(Stored data entries)
>>

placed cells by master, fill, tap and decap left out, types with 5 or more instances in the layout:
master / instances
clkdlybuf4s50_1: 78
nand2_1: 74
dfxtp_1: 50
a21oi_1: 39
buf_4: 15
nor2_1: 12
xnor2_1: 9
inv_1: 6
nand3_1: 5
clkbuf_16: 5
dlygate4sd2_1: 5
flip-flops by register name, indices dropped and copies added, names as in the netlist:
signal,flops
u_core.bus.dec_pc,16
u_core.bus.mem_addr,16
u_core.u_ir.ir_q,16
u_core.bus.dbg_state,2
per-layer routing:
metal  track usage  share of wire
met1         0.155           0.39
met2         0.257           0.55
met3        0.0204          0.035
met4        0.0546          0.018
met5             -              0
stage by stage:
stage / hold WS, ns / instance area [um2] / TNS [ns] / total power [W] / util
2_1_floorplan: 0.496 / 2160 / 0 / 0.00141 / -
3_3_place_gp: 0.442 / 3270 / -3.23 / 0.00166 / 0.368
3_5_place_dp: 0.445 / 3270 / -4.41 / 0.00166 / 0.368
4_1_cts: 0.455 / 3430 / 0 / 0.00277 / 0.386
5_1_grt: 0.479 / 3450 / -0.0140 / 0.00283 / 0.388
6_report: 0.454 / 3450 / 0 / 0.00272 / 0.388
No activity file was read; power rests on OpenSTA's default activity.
===== src/rtl/root_r839304.sv =====
// Sequential evaluator of RES = IN0 + IN1*IN2 + IN3^IN4 (mod 2^WIDTH).
// Multiply by repeated addition, power by repeated multiplication.
module root_r839304 #(
    parameter int unsigned WIDTH = 16
) (
    input  logic             RST,
    input  logic             ST,
    input  logic             CLK,
    output logic             RD,
    output logic [WIDTH-1:0] RES,
    input  logic [WIDTH-1:0] IN0,
    input  logic [WIDTH-1:0] IN1,
    input  logic [WIDTH-1:0] IN2,
    input  logic [WIDTH-1:0] IN3,
    input  logic [WIDTH-1:0] IN4
);

    typedef enum logic [1:0] {IDLE, MUL, POW, DONE} state_t;

    state_t           state, state_d;
    logic [WIDTH-1:0] a0, a1, a3, a4;
    logic [WIDTH-1:0] a0_d, a1_d, a3_d, a4_d;
    logic [WIDTH-1:0] p, q, cnt;
    logic [WIDTH-1:0] p_d, q_d, cnt_d;
    logic [WIDTH-1:0] res_d;
    logic             rd_d;

    always_comb begin
        state_d = state;
        a0_d    = a0;
        a1_d    = a1;
        a3_d    = a3;
        a4_d    = a4;
        p_d     = p;
        q_d     = q;
        cnt_d   = cnt;
        res_d   = RES;
        rd_d    = RD;
        case (state)
            IDLE, DONE: begin
                if (ST) begin
                    a0_d    = IN0;
                    a1_d    = IN1;
                    a3_d    = IN3;
                    a4_d    = IN4;
                    p_d     = '0;
                    cnt_d   = IN2;
                    rd_d    = 1'b0;
                    state_d = MUL;
                end
            end
            MUL: begin
                if (cnt == '0) begin
                    q_d     = WIDTH'(1);
                    cnt_d   = a4;
                    state_d = POW;
                end else begin
                    p_d   = p + a1;
                    cnt_d = cnt - WIDTH'(1);
                end
            end
            POW: begin
                if (cnt == '0) begin
                    res_d   = a0 + p + q;
                    rd_d    = 1'b1;
                    state_d = DONE;
                end else begin
                    q_d   = q * a3;
                    cnt_d = cnt - WIDTH'(1);
                end
            end
            default: state_d = IDLE;
        endcase
    end

    always_ff @(posedge CLK) begin
        if (RST) begin
            state <= IDLE;
            a0    <= '0;
            a1    <= '0;
            a3    <= '0;
            a4    <= '0;
            p     <= '0;
            q     <= '0;
            cnt   <= '0;
            RES   <= '0;
            RD    <= 1'b0;
        end else begin
            state <= state_d;
            a0    <= a0_d;
            a1    <= a1_d;
            a3    <= a3_d;
            a4    <= a4_d;
            p     <= p_d;
            q     <= q_d;
            cnt   <= cnt_d;
            RES   <= res_d;
            RD    <= rd_d;
        end
    end

endmodule


===== config.mk =====
export PLATFORM = sky130hd
export DESIGN_NAME = root_r839304
export DESIGN_NICKNAME = d
export VERILOG_FILES = /design/src/rtl/root_r839304.sv
export SDC_FILE = /design/constraint.sdc
export NUM_CORES = 1
export LEC_CHECK = 0
export BUFFER_PORTS_ARGS = -buffer_cell sky130_fd_sc_hd__buf_2
export CORE_MARGIN = 3
export CORE_UTILIZATION = 30
export DETAILED_ROUTE_END_ITERATION = 12
export PLACE_DENSITY_LB_ADDON = 0.3
export SETUP_SLACK_MARGIN = 0.02
export SYNTH_ARGS = -nofsm -noshare
export SYNTH_HDL_FRONTEND = slang
export SYNTH_SLANG_ARGS = --single-unit

===== constraint.sdc =====
create_clock -name CLK -period 7.5 [get_ports CLK]
set_clock_uncertainty 0.05 [all_clocks]
set_input_delay 0.75 -clock CLK [delete_from_list [all_inputs] [get_ports CLK]]
set_output_delay 0.75 -clock CLK [all_outputs]
set_load 0.01 [all_outputs]

==> impl_metrics.csv <==
group,metric,value,unit
pwr,max-vdd-ir-drop,0.158,mV
routing,avgRoutedWirePerCell,15.8,um
floorplan,pin_count,100,
timing,hold_viol,0,
synthesis,yosys.area_share.simple,19.7,%
synthesis,synthArstFlopShare,0,%
min_path,hold_depth,2,
layout,final_common_cell,"nand2_1",
layout,antenna_cells,0,
timing,fin_ws,1.97,ns
layout,final_cell_mix,"nand2_1, dfxtp_1, inv_1, a21oi_1, buf_2",
synthesis,synth_fa_ha_area_share,27.9,%
cts,cts_tree,"yes",
placement,hpwl,22400,um
timing,fin_crit,5.53,ns
floorplan,die_h,195,um
floorplan,die_area,37900,um2
placement,dp_slack,1.97,ns
worst_setup_path,arrival,5.77,ns
min_path,worst_hold_startpoint,"a4[6]",
layout,syn2layout_area_growth,13.9,%
min_path,min_path_type,"flop to flop",
routing,ant_nets,0,
synthesis,synth_edf_count,0,
status,status,"complete, no violations",
timing,fmax,181,MHz
global_routing,grtUsageTotal,15.2,%
synthesis,synth_ff_type,"dfxtp_1",
timing,timing.final.crit_share,73.8,%
layout,num-fill-cells,3604,
worst_setup_path,r2r_end,"q[13]",
routing,drt_iter0_markers,421,
routing,firstDrtPassIters,5,
worst_setup_path,setup.worst_path.end_class,"flop",
cts,numCtsBuffers,17,
cts,post-cts-setup-buffer-count,0,
worst_setup_path,rr_worst_depth,17,
worst_setup_path,reg2reg_from,"a3[1]",
synthesis,synth-seq-cells,131,
layout,fin_nets,1603,
global_routing,grt_pass1_vias,8863,
pwr,p_leak,5.45,nW
cts,htree_levels,4,
floorplan,rows,68,
layout,final_layout_size_suffix_gt1_share,11.6,%
routing,vias,8701,
cts,cts-root-buf,"clkbuf_16",
synthesis,yosysWarnings,0,
synthesis,ys_seq_area_share,24.6,%
cts,cts_resized,0,
synthesis,netlist_area,10700,um2
cts,clk_pin_slew,0.06,ns
global_routing,grt_max_degree,66,
floorplan,fp.dieW,195,um
floorplan,core_area,34800,um2
worst_setup_path,cp.required,7.74,ns
routing,viasPerCell,4.81,
global_routing,grt_overflow_total,0,
placement,io_buffers,99,
cts,clock_latency,0.42,ns
synthesis,synth_compound_area_share,14.6,%
cts,cts_hold_buf,0,
synthesis,synth.distinct_cells,58,
global_routing,grt_antenna_before_repair,0,
synthesis,syn_area_per_cell,8.34,um2
min_path,holdPathEnd,"a4[6]",
cts,clockBufferDepth,2,
routing,wl,28500,um
synthesis,synth.mux.area_fraction,0,%
global_routing,grt_pass1_wl,46700,um
worst_setup_path,crit_fanout,16,
synthesis,syn_inst,1280,
timing,maxSlewHeadroom,33.6,%
floorplan,initial_core_util,30.7,%
run,maxCapViolations,0,
placement,place_congestion,0.828,
worst_setup_path,path_class,"flop to flop",
timing,slew_violations,0,
timing,rsz0062_at_grt,"no",
synthesis,synth_top_family_by_area,"adder cells",
timing,setup_tns,0,ns
timing,tightest_slew,0.993,ns
synthesis,syn_nets,1543,
routing,drc_errors,0,
cts,cts.sinks,131,
timing,setup_viol_count_final,0,
pwr,power.density,243,nW/um2
worst_setup_path,r2r_slack,1.97,ns
synthesis,synth_xor_area_share,6.28,%
worst_setup_path,start_kind,"flop",
[worst max path at each step]
| stage | startpoint | to |
|---|---|---|
| 2_1_floorplan | a3[1] | q[13] |
| 3_3_place_gp | a3[1] | q[13] |
| 3_5_place_dp | a3[1] | q[13] |
| 4_1_cts | a3[1] | q[13] |
| 5_1_grt | a3[1] | q[13] |
| 6_report | a3[1] | q[13] |
[area by class of cell]
class / count / area, um2 / area share [%]
clock inverter: 13 / 171 / 1.41
sequential: 131 / 2620 / 21.6
clock buffer: 19 / 453 / 3.72
inverter: 130 / 488 / 4.01
timing repair buffer: 104 / 536 / 4.40
multi-input combinational: 956 / 7320 / 60.2
tap: 455 / 569 / 4.68
[flip-flops by register name, indices dropped and copies added, names as in the netlist]
name and count:
a4 16, p 16, cnt 16, RES 16
RD 1, q 16, a1 16, a3 16
state 2, a0 16
[report_power, final]
group	switching [mW]	internal, mW
Sequential	0.160	0.819
Clock	0.349	0.546
Combinational	0.701	0.376
Total	1.21	1.74
[Yosys cell counts, drive strengths merged, types with 7 or more instances]
| library cell | count | area share, % |
|---|---|---|
| nand2 | 247 | 8.7 |
| dfxtp | 131 | 25 |
| inv | 129 | 4.5 |
| a21oi | 115 | 5.4 |
| fa | 97 | 18 |
| ha | 83 | 9.7 |
| and2 | 73 | 4.3 |
| nor2 | 55 | 1.9 |
| xnor2 | 55 | 4.5 |
| clkbuf | 51 | 1.8 |
| o21ai | 25 | 1.2 |
| nor3 | 22 | 1.0 |
| xor2 | 19 | 1.6 |
| nand3 | 17 | 0.80 |
| a22oi | 15 | 1.4 |
| buf | 12 | 0.59 |
| or3 | 12 | 0.75 |
| a221oi | 11 | 0.90 |
| a21o | 9 | 0.63 |
| o211ai | 8 | 0.56 |
| o21a | 8 | 0.56 |
| nand2b | 7 | 0.41 |
[logic make-up (layout without fill, tap and decap cells)]
logic type	after synthesis	in the layout
AND/OR/NAND/NOR	458	458
XOR/XNOR	75	75
buffers and inverters	193	266
AO/OA/AOI/OAI	243	243
flip-flops	131	131
adder cells (fa/ha/maj)	180	180
[layer usage]
metal | global-route usage, % | vias up | routed length, um
met4 | 2.95 | 0 | 314
met2 | 24.5 | 153 | 13200
met1 | 21.6 | 4194 | 14000
met3 | 2.65 | 21 | 1010
li1 | - | 4333 | -
met5 | 0 | - | 0
[critical path, stage by stage, from the launching register on]
cell	delay (ns)
dfxtp_1	0.63
nand2_1	0.15
fa_1	0.54
fa_1	0.58
fa_1	0.45
fa_1	0.55
inv_1	0.06
fa_1	0.49
inv_1	0.06
fa_1	0.48
inv_1	0.04
ha_1	0.32
and2_1	0.17
o21ai_0	0.20
nand2_1	0.09
or3_1	0.31
a32oi_1	0.20
nor2_1	0.05
[stage by stage]
stage               power, mW  cells  util (%)  cell area (um2)  hold WS (ns)
global placement         2.05   1776      33.2            11500         0.390
detailed placement       2.07   1776      33.2            11500         0.393
CTS                      2.98   1808      34.9            12200         0.407
floorplan                1.77   1280         -            10700         0.386
global route             3.17   1808      34.9            12200         0.433
finish                   2.95   1808      34.9            12200         0.405
Note: power is estimated with default switching activity, not from simulation.
$ cat src/flat_wrapper.sv
// flat-port wrapper written by rule: the top's interface ports become plain ports
module seqdiv512_flat 
#(
  parameter int unsigned N = 256
)
  (clk, rst, bus_start, bus_dividend, bus_divisor, bus_quot, bus_rem, bus_data_rdy, bus_busy, bus_dbz, bus_state);
  seqdiv512_if #(.N(N)) bus_i ();
  input  logic clk;
  input  logic rst;
  input wire logic [$bits(bus_i.start)-1:0] bus_start;
  input wire logic [$bits(bus_i.dividend)-1:0] bus_dividend;
  input wire logic [$bits(bus_i.divisor)-1:0] bus_divisor;
  output wire logic [$bits(bus_i.quot)-1:0] bus_quot;
  output wire logic [$bits(bus_i.rem)-1:0] bus_rem;
  output wire logic [$bits(bus_i.data_rdy)-1:0] bus_data_rdy;
  output wire logic [$bits(bus_i.busy)-1:0] bus_busy;
  output wire logic [$bits(bus_i.dbz)-1:0] bus_dbz;
  output wire logic [$bits(bus_i.state)-1:0] bus_state;
  assign bus_i.start = bus_start;
  assign bus_i.dividend = bus_dividend;
  assign bus_i.divisor = bus_divisor;
  assign bus_quot = bus_i.quot;
  assign bus_rem = bus_i.rem;
  assign bus_data_rdy = bus_i.data_rdy;
  assign bus_busy = bus_i.busy;
  assign bus_dbz = bus_i.dbz;
  assign bus_state = bus_i.state;
  seqdiv512 #(.N(N)) u_core (.clk(clk), .rst(rst), .bus(bus_i));
endmodule
$ cat config.mk
export PLATFORM = sky130hd
export DESIGN_NAME = seqdiv512_flat
export DESIGN_NICKNAME = d
export VERILOG_FILES = /design/src/rtl/seqdiv512_if.sv /design/src/rtl/seqdiv512.sv /design/src/flat_wrapper.sv
export SDC_FILE = /design/constraint.sdc
export NUM_CORES = 2
export LEC_CHECK = 0
export CORE_AREA = 2 2 596 598
export CTS_CLUSTER_DIAMETER = 100
export DETAILED_ROUTE_END_ITERATION = 12
export DIE_AREA = 0 0 598 600
export PLACE_DENSITY = 0.41
export SETUP_SLACK_MARGIN = 0.2
export SYNTH_ARGS = -nofsm -noshare
export SYNTH_HDL_FRONTEND = slang
export SYNTH_SLANG_ARGS = --single-unit
$ cat constraint.sdc
create_clock -name clk -period 5.4 [get_ports clk]
set_clock_uncertainty 0.2 [all_clocks]
set_input_delay 1.08 -clock clk [delete_from_list [all_inputs] [get_ports clk]]
set_output_delay 1.08 -clock clk [all_outputs]
set_load 0.01 [all_outputs]
## src/rtl/program_loader.sv

```systemverilog
// Byte-stream program loader: takes COUNT, N*4 data bytes (MSB first) and an XOR checksum,
// writes the assembled words into instruction RAM and releases the CPU on success.
module program_loader #(
  parameter int unsigned       DEPTH     = 16,
  parameter int unsigned       ADDR_W    = 16,
  parameter logic [ADDR_W-1:0] BASE_ADDR = '0
) (
  input  logic              clk,
  input  logic              rst,
  input  logic              start,
  input  logic              byte_valid,
  input  logic [7:0]        byte_data,
  output logic              byte_ready,
  output logic              mem_sel,
  output logic              mem_we,
  output logic [ADDR_W-1:0] mem_addr,
  output logic [31:0]       mem_wdata,
  output logic              cpu_hold,
  output logic              load_done,
  output logic              load_error
);

  // Wide enough to hold the word count DEPTH itself, not just DEPTH-1.
  localparam int unsigned IdxW = $clog2(DEPTH + 1);

  typedef enum logic [2:0] {
    StIdle,
    StCount,
    StAssemble,
    StWrite,
    StCheck,
    StDone,
    StError
  } state_e;

  state_e            state_q;
  logic [IdxW-1:0]   idx_q;
  logic [IdxW-1:0]   n_q;
  logic [1:0]        bcnt_q;
  logic [7:0]        csum_q;
  logic [23:0]       word_q;
  logic              mem_sel_q;
  logic              mem_we_q;
  logic [ADDR_W-1:0] mem_addr_q;
  logic [31:0]       mem_wdata_q;
  logic              cpu_hold_q;
  logic              load_done_q;
  logic              load_error_q;

  logic            xfer;
  logic            count_ok;
  logic [IdxW-1:0] idx_inc;

  assign xfer     = byte_valid && byte_ready;
  assign count_ok = (byte_data != 8'd0) && (32'(byte_data) <= DEPTH);
  assign idx_inc  = idx_q + IdxW'(1);

  // Ready depends on the state register only, never on byte_valid.
  always_comb begin
    byte_ready = 1'b0;
    unique case (state_q)
      StCount, StAssemble, StCheck: byte_ready = 1'b1;
      default:                      byte_ready = 1'b0;
    endcase
  end

  // Session FSM; outputs are registered alongside each state transition.
  always_ff @(posedge clk) begin
    if (!rst) begin
      state_q      <= StIdle;
      idx_q        <= '0;
      n_q          <= '0;
      bcnt_q       <= '0;
      csum_q       <= '0;
      word_q       <= '0;
      mem_sel_q    <= 1'b0;
      mem_we_q     <= 1'b0;
      mem_addr_q   <= '0;
      mem_wdata_q  <= '0;
      cpu_hold_q   <= 1'b1;
      load_done_q  <= 1'b0;
      load_error_q <= 1'b0;
    end else begin
      case (state_q)
        StIdle, StDone, StError: begin
          if (start) begin
            state_q      <= StCount;
            idx_q        <= '0;
            bcnt_q       <= '0;
            csum_q       <= '0;
            mem_sel_q    <= 1'b1;
            cpu_hold_q   <= 1'b1;
            load_done_q  <= 1'b0;
            load_error_q <= 1'b0;
          end
        end
        StCount: begin
          if (xfer) begin
            if (count_ok) begin
              n_q     <= IdxW'(byte_data);
              bcnt_q  <= '0;
              state_q <= StAssemble;
            end else begin
              mem_sel_q    <= 1'b0;
              load_error_q <= 1'b1;
              state_q      <= StError;
            end
          end
        end
        StAssemble: begin
          if (xfer) begin
            word_q <= {word_q[15:0], byte_data};
            csum_q <= csum_q ^ byte_data;
            bcnt_q <= bcnt_q + 2'd1;
            if (bcnt_q == 2'd3) begin
              mem_we_q    <= 1'b1;
              mem_addr_q  <= BASE_ADDR + ADDR_W'(idx_q);
              mem_wdata_q <= {word_q, byte_data};
              state_q     <= StWrite;
            end
          end
        end
        StWrite: begin
          mem_we_q <= 1'b0;
          idx_q    <= idx_inc;
          bcnt_q   <= '0;
          state_q  <= (idx_inc == n_q) ? StCheck : StAssemble;
        end
        StCheck: begin
          if (xfer) begin
            mem_sel_q <= 1'b0;
            if (byte_data == csum_q) begin
              load_done_q <= 1'b1;
              cpu_hold_q  <= 1'b0;
              state_q     <= StDone;
            end else begin
              load_error_q <= 1'b1;
              state_q      <= StError;
            end
          end
        end
        default: state_q <= StIdle;
      endcase
    end
  end

  assign mem_sel    = mem_sel_q;
  assign mem_we     = mem_we_q;
  assign mem_addr   = mem_addr_q;
  assign mem_wdata  = mem_wdata_q;
  assign cpu_hold   = cpu_hold_q;
  assign load_done  = load_done_q;
  assign load_error = load_error_q;

endmodule

```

<<

* [Exercise] Taking the entries above, restate exactly those lines that fall between the line with "synthesis,netlist_area,10700,um2" and the line with "[flip-flops by register", keeping both of those lines too.

* [Result]
synthesis,netlist_area,10700,um2
cts,clk_pin_slew,0.06,ns
global_routing,grt_max_degree,66,
floorplan,fp.dieW,195,um
floorplan,core_area,34800,um2
worst_setup_path,cp.required,7.74,ns
routing,viasPerCell,4.81,
global_routing,grt_overflow_total,0,
placement,io_buffers,99,
cts,clock_latency,0.42,ns
synthesis,synth_compound_area_share,14.6,%
cts,cts_hold_buf,0,
synthesis,synth.distinct_cells,58,
global_routing,grt_antenna_before_repair,0,
synthesis,syn_area_per_cell,8.34,um2
min_path,holdPathEnd,"a4[6]",
cts,clockBufferDepth,2,
routing,wl,28500,um
synthesis,synth.mux.area_fraction,0,%
global_routing,grt_pass1_wl,46700,um
worst_setup_path,crit_fanout,16,
synthesis,syn_inst,1280,
timing,maxSlewHeadroom,33.6,%
floorplan,initial_core_util,30.7,%
run,maxCapViolations,0,
placement,place_congestion,0.828,
worst_setup_path,path_class,"flop to flop",
timing,slew_violations,0,
timing,rsz0062_at_grt,"no",
synthesis,synth_top_family_by_area,"adder cells",
timing,setup_tns,0,ns
timing,tightest_slew,0.993,ns
synthesis,syn_nets,1543,
routing,drc_errors,0,
cts,cts.sinks,131,
timing,setup_viol_count_final,0,
pwr,power.density,243,nW/um2
worst_setup_path,r2r_slack,1.97,ns
synthesis,synth_xor_area_share,6.28,%
worst_setup_path,start_kind,"flop",
[worst max path at each step]
| stage | startpoint | to |
|---|---|---|
| 2_1_floorplan | a3[1] | q[13] |
| 3_3_place_gp | a3[1] | q[13] |
| 3_5_place_dp | a3[1] | q[13] |
| 4_1_cts | a3[1] | q[13] |
| 5_1_grt | a3[1] | q[13] |
| 6_report | a3[1] | q[13] |
[area by class of cell]
class / count / area, um2 / area share [%]
clock inverter: 13 / 171 / 1.41
sequential: 131 / 2620 / 21.6
clock buffer: 19 / 453 / 3.72
inverter: 130 / 488 / 4.01
timing repair buffer: 104 / 536 / 4.40
multi-input combinational: 956 / 7320 / 60.2
tap: 455 / 569 / 4.68
[flip-flops by register name, indices dropped and copies added, names as in the netlist]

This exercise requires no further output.